** RECORDS SHOWN **
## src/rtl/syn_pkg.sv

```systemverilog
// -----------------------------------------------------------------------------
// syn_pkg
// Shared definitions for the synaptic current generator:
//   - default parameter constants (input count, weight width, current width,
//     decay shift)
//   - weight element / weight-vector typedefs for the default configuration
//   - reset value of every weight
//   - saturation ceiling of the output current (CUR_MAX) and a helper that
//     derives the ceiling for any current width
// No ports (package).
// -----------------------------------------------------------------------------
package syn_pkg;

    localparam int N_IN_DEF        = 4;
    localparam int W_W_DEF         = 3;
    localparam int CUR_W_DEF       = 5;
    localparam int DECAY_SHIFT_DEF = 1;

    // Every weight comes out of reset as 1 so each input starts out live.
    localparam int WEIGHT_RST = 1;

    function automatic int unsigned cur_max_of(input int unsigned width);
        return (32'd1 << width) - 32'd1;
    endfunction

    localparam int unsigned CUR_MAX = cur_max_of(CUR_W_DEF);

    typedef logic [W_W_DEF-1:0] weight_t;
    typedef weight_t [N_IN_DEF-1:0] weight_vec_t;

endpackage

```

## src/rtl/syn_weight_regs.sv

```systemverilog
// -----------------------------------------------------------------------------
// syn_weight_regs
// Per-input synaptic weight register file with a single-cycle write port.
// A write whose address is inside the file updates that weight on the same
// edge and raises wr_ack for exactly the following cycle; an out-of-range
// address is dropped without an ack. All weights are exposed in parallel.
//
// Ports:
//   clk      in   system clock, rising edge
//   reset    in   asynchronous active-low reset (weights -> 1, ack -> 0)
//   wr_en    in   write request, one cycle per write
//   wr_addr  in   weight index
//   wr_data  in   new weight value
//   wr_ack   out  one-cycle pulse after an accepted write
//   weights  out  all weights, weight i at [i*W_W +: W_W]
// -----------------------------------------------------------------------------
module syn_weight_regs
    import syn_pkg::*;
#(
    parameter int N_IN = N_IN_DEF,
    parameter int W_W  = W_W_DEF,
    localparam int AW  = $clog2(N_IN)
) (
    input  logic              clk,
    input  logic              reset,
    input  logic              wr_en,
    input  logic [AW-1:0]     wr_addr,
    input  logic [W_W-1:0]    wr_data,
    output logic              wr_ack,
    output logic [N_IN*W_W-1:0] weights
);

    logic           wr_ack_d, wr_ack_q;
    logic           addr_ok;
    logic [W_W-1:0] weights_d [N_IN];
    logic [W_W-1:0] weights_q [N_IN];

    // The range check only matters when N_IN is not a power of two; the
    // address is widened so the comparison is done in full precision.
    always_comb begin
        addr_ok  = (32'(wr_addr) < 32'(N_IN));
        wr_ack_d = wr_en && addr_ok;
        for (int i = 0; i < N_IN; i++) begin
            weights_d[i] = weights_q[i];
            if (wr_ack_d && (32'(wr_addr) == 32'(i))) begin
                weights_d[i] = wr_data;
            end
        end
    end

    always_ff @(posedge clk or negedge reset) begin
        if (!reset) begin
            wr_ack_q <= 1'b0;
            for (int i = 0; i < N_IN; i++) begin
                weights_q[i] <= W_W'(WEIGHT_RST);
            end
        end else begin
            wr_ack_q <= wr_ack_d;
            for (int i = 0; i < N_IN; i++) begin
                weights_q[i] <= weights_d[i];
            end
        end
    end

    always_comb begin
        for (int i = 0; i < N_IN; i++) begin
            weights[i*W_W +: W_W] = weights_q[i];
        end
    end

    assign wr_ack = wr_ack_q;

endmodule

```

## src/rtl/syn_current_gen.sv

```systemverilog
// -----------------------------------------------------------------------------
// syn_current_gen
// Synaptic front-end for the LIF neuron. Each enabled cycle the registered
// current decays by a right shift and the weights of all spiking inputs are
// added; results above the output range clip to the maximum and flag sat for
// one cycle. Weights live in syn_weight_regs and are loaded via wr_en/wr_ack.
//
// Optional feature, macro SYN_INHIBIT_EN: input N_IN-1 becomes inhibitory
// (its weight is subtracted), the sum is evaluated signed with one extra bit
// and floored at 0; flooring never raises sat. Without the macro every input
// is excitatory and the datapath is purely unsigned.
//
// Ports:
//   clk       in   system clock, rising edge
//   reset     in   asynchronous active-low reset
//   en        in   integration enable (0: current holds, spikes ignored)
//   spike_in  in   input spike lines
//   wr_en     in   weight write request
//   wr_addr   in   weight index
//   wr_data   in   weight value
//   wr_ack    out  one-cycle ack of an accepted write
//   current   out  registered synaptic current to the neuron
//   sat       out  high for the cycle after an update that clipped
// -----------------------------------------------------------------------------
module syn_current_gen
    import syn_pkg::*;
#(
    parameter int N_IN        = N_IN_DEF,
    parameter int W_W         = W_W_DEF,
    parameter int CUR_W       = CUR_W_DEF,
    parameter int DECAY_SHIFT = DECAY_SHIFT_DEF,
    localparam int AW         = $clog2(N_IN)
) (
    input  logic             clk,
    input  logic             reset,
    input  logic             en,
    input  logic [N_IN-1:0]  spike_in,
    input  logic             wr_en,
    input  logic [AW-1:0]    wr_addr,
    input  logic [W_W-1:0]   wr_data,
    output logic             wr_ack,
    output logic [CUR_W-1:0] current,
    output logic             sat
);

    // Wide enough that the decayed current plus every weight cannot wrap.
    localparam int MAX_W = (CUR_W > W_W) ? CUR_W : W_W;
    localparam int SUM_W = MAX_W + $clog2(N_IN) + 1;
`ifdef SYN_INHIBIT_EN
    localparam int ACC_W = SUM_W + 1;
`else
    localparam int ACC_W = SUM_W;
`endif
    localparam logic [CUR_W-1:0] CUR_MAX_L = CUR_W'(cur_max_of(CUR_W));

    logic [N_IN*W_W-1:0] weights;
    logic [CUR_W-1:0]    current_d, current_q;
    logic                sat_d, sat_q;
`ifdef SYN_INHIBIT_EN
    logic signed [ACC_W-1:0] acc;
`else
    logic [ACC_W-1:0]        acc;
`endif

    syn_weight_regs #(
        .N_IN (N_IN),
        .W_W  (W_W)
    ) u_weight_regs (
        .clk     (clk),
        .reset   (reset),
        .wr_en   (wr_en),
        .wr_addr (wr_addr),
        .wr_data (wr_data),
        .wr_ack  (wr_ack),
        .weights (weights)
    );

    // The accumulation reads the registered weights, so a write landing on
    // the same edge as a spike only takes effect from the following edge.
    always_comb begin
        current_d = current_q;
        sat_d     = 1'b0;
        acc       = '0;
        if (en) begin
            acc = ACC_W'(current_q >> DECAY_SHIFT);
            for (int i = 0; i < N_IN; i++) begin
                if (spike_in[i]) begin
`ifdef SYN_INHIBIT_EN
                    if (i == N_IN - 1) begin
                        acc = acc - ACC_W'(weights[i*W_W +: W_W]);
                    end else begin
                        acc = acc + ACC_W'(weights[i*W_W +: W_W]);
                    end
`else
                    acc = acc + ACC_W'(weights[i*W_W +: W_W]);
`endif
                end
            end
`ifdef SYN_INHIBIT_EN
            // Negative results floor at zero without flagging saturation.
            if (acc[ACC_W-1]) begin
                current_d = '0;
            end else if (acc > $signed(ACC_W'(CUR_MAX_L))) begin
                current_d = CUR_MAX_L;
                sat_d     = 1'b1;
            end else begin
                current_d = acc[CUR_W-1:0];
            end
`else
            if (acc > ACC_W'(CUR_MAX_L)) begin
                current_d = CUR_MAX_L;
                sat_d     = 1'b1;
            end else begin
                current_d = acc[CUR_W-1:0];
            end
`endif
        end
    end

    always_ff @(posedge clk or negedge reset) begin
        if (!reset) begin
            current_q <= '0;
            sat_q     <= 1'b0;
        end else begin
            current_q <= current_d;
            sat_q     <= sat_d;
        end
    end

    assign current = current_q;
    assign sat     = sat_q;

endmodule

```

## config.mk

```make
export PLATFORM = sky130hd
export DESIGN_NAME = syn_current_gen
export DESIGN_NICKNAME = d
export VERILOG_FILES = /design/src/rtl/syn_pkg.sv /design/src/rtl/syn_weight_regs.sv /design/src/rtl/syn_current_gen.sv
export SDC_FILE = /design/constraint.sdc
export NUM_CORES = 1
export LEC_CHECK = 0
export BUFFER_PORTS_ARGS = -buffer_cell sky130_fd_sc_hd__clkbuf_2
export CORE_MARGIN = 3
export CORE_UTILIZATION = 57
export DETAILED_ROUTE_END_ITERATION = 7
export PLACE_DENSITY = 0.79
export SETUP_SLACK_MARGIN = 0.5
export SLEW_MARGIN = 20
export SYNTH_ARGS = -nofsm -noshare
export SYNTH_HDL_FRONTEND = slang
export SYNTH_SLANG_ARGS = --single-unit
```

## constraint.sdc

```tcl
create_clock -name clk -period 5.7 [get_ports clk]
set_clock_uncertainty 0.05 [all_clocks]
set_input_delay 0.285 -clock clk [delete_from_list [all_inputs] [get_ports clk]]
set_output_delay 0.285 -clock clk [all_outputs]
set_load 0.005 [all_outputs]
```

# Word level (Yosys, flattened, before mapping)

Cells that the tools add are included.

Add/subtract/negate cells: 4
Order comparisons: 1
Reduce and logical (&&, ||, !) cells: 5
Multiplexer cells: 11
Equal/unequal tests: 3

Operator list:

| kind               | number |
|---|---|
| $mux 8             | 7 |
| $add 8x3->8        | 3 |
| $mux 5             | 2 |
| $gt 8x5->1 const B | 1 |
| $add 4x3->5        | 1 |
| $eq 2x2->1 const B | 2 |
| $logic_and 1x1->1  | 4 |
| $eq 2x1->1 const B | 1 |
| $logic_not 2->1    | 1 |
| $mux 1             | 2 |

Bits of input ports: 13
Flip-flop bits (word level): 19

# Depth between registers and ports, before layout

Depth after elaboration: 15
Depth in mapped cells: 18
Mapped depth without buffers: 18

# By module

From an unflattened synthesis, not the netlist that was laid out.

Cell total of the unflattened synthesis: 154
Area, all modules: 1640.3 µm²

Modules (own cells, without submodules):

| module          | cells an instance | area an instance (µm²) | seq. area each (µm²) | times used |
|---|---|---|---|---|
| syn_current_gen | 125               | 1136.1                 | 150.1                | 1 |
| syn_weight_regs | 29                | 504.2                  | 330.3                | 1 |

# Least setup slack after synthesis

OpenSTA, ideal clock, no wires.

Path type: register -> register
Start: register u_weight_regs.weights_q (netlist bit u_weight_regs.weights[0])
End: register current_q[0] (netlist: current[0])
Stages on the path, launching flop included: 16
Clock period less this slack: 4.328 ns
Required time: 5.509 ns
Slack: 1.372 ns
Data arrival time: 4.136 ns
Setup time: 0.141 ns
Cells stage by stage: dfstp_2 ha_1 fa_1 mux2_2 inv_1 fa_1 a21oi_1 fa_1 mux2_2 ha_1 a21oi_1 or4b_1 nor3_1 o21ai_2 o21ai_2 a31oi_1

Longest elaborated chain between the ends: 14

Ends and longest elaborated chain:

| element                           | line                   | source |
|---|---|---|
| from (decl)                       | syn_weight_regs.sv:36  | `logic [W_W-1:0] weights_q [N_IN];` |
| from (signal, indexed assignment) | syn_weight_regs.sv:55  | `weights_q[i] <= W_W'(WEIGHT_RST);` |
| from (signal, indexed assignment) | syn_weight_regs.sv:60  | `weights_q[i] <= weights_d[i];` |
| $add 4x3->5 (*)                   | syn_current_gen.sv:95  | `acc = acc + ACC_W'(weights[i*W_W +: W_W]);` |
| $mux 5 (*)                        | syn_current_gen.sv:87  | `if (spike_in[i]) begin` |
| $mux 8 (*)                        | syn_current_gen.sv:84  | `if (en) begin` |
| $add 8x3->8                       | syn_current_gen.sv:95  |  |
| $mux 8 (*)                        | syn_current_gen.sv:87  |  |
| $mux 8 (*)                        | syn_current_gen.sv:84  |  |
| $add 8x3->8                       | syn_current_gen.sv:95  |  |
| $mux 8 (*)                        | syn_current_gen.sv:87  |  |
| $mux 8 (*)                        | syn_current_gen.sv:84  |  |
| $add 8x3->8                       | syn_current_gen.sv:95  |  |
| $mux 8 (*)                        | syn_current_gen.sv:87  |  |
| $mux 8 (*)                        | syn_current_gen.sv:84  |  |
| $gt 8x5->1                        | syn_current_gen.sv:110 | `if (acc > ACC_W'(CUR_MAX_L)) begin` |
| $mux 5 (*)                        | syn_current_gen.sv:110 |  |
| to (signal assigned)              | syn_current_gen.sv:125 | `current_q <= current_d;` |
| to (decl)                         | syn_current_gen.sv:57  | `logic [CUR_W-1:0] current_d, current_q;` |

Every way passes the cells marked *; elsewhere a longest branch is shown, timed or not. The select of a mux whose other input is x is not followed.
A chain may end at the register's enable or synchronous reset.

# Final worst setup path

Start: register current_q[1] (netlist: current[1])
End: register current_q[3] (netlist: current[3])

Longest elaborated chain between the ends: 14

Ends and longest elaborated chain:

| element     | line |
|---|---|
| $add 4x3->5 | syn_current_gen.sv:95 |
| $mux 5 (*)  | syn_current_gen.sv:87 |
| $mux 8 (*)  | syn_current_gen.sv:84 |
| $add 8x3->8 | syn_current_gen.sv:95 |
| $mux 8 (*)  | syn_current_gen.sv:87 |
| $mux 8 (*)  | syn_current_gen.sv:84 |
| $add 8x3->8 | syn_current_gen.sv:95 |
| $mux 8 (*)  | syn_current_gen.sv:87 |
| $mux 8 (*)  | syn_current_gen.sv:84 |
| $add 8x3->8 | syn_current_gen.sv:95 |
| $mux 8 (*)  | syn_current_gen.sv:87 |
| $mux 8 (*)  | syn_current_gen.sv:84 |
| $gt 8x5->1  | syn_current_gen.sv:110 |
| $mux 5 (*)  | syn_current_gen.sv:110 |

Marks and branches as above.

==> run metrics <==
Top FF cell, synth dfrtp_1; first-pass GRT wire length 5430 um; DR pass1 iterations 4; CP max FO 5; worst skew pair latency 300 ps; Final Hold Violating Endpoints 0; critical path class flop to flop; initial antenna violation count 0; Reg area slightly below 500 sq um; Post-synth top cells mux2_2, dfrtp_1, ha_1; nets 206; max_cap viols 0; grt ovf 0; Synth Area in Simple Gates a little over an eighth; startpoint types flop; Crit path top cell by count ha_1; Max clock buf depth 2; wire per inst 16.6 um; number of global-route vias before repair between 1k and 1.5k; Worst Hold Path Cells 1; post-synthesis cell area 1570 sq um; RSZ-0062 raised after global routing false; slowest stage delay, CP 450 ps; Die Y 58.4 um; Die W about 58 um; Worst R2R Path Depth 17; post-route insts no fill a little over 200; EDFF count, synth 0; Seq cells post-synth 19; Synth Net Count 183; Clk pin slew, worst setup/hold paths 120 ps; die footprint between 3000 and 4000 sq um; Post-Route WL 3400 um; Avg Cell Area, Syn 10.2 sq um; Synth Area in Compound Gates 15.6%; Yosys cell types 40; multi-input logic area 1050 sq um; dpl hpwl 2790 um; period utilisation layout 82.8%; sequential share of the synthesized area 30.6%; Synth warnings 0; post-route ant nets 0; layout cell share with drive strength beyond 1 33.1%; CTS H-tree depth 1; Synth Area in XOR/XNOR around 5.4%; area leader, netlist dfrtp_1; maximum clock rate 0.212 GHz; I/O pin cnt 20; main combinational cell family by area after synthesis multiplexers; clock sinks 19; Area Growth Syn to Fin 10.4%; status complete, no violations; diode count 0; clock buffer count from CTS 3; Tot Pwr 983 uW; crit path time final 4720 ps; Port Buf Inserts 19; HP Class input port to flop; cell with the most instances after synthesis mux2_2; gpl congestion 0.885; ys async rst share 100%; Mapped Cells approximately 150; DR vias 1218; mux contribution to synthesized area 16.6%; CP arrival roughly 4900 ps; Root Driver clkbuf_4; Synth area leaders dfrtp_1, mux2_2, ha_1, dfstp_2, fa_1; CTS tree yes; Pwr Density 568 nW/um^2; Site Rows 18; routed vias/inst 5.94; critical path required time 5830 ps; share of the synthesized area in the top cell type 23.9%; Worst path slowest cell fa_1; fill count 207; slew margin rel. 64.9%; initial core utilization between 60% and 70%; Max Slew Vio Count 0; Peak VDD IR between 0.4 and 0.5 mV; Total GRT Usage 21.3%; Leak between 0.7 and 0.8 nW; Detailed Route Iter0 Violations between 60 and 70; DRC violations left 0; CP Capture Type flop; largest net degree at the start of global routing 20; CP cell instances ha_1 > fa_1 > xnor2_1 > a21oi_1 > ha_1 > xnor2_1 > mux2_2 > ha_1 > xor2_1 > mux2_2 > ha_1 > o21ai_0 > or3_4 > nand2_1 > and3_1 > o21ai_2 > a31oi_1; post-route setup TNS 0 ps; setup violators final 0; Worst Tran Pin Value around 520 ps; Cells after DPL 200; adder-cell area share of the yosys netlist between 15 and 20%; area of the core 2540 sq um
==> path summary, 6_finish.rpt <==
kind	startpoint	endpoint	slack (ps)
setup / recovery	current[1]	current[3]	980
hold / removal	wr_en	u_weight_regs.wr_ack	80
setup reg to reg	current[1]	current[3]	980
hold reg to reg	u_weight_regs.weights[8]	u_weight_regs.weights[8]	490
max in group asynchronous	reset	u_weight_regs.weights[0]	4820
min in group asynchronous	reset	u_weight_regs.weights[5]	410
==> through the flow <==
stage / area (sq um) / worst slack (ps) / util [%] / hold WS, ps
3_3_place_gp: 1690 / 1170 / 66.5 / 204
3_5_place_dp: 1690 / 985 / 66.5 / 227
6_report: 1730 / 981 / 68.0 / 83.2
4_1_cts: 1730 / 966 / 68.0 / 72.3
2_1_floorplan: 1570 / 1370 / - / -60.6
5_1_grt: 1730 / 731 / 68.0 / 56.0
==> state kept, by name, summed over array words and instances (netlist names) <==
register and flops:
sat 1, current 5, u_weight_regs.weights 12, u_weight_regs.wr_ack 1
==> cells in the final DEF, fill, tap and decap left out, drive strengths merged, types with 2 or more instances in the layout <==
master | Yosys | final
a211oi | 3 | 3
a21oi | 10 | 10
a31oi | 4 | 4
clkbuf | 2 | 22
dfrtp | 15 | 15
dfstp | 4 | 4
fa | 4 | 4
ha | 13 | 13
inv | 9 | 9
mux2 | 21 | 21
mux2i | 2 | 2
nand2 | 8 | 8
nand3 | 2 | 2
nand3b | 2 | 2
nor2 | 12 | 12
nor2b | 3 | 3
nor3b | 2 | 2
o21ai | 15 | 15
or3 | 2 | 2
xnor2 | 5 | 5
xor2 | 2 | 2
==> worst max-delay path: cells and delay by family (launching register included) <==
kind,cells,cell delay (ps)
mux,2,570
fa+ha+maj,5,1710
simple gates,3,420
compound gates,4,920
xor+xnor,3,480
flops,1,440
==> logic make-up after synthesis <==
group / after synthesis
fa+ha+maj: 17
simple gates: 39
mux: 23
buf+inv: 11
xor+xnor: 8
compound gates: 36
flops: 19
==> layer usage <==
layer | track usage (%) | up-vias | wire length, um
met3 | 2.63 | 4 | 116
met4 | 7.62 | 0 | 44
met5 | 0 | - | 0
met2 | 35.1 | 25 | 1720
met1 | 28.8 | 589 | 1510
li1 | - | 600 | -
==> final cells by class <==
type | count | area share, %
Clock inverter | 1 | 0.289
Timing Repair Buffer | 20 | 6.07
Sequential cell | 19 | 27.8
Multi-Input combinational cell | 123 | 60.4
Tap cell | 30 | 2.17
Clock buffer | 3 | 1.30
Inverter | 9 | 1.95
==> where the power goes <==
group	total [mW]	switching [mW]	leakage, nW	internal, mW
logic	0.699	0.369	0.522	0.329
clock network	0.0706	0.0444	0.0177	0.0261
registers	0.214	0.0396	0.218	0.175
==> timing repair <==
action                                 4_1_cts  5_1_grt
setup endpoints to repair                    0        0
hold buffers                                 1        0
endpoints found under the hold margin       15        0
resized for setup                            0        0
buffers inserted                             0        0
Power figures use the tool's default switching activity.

---

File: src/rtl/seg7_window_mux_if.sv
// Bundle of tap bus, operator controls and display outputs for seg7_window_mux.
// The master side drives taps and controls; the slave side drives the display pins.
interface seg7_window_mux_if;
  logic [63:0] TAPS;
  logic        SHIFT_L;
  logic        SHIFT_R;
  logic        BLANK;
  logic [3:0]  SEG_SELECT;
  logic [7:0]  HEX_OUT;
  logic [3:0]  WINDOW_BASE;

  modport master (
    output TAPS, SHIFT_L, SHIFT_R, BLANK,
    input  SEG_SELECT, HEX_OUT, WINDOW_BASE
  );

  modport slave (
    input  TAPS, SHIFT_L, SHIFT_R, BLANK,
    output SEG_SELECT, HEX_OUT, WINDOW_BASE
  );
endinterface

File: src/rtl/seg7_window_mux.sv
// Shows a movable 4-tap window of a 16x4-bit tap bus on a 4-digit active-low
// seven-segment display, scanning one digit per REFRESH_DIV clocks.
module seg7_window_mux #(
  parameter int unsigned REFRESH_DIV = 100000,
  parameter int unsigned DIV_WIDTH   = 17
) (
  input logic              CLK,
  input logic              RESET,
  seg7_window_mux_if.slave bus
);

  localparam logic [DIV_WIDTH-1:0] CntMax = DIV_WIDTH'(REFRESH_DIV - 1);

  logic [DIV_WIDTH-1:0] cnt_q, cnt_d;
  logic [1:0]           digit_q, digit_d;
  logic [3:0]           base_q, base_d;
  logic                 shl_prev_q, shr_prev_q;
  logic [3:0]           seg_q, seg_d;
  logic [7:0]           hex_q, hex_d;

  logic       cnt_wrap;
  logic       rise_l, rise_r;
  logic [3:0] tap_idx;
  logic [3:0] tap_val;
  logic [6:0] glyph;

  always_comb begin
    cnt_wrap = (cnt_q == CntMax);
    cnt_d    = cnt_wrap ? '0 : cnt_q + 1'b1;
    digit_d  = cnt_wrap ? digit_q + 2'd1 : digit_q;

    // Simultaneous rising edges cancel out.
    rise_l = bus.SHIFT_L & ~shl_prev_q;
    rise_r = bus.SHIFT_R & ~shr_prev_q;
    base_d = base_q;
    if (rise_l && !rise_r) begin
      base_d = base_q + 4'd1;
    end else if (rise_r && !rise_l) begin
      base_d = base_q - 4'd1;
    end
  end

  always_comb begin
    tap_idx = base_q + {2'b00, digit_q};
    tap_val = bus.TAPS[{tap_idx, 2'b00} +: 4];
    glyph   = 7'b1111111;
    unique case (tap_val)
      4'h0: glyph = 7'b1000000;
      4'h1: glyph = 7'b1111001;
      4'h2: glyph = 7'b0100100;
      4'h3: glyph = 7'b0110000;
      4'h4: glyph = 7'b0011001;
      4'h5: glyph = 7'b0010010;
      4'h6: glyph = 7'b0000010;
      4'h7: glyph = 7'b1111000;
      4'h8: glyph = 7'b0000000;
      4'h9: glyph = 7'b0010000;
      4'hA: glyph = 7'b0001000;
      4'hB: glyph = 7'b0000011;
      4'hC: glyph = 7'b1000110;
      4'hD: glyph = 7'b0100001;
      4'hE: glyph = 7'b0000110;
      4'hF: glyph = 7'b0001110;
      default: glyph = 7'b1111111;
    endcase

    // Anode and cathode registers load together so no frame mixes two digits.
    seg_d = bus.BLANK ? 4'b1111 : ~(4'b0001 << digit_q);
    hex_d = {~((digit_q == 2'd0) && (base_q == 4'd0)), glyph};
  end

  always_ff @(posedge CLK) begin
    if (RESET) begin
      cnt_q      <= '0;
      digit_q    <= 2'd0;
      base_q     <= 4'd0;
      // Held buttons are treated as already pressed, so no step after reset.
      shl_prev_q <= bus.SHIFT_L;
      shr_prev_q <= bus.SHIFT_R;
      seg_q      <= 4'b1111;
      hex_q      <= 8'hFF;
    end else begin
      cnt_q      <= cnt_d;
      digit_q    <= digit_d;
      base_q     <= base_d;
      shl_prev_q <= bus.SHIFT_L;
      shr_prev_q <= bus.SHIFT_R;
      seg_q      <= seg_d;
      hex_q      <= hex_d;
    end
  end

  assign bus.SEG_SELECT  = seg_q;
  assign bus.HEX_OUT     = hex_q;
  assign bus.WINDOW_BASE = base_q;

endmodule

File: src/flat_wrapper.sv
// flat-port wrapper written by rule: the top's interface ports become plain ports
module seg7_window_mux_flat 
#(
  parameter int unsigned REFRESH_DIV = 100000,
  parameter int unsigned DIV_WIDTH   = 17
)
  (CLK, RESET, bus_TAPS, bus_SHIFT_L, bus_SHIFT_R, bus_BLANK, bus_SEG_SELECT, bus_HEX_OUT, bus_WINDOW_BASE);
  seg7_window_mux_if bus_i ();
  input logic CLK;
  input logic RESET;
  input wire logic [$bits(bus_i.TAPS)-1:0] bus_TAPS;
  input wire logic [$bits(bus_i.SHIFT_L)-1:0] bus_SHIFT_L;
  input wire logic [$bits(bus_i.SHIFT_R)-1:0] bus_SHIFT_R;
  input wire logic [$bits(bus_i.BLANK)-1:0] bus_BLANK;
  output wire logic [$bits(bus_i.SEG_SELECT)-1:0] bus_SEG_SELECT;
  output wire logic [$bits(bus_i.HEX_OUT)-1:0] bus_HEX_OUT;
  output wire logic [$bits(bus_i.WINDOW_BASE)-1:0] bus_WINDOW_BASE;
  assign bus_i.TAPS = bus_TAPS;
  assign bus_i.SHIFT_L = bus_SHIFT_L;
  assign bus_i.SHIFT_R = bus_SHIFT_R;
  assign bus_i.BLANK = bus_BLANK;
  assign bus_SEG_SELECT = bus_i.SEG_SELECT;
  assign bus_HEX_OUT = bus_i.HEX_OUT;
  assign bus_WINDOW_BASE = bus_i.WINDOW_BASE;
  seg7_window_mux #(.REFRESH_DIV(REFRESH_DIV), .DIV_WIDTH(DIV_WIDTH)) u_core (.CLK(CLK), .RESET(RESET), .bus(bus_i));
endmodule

** PROBLEM **
Show me every line of the entries above that holds "only".

** EXERCISE OUTPUT **
    // The range check only matters when N_IN is not a power of two; the
    // the same edge as a spike only takes effect from the following edge.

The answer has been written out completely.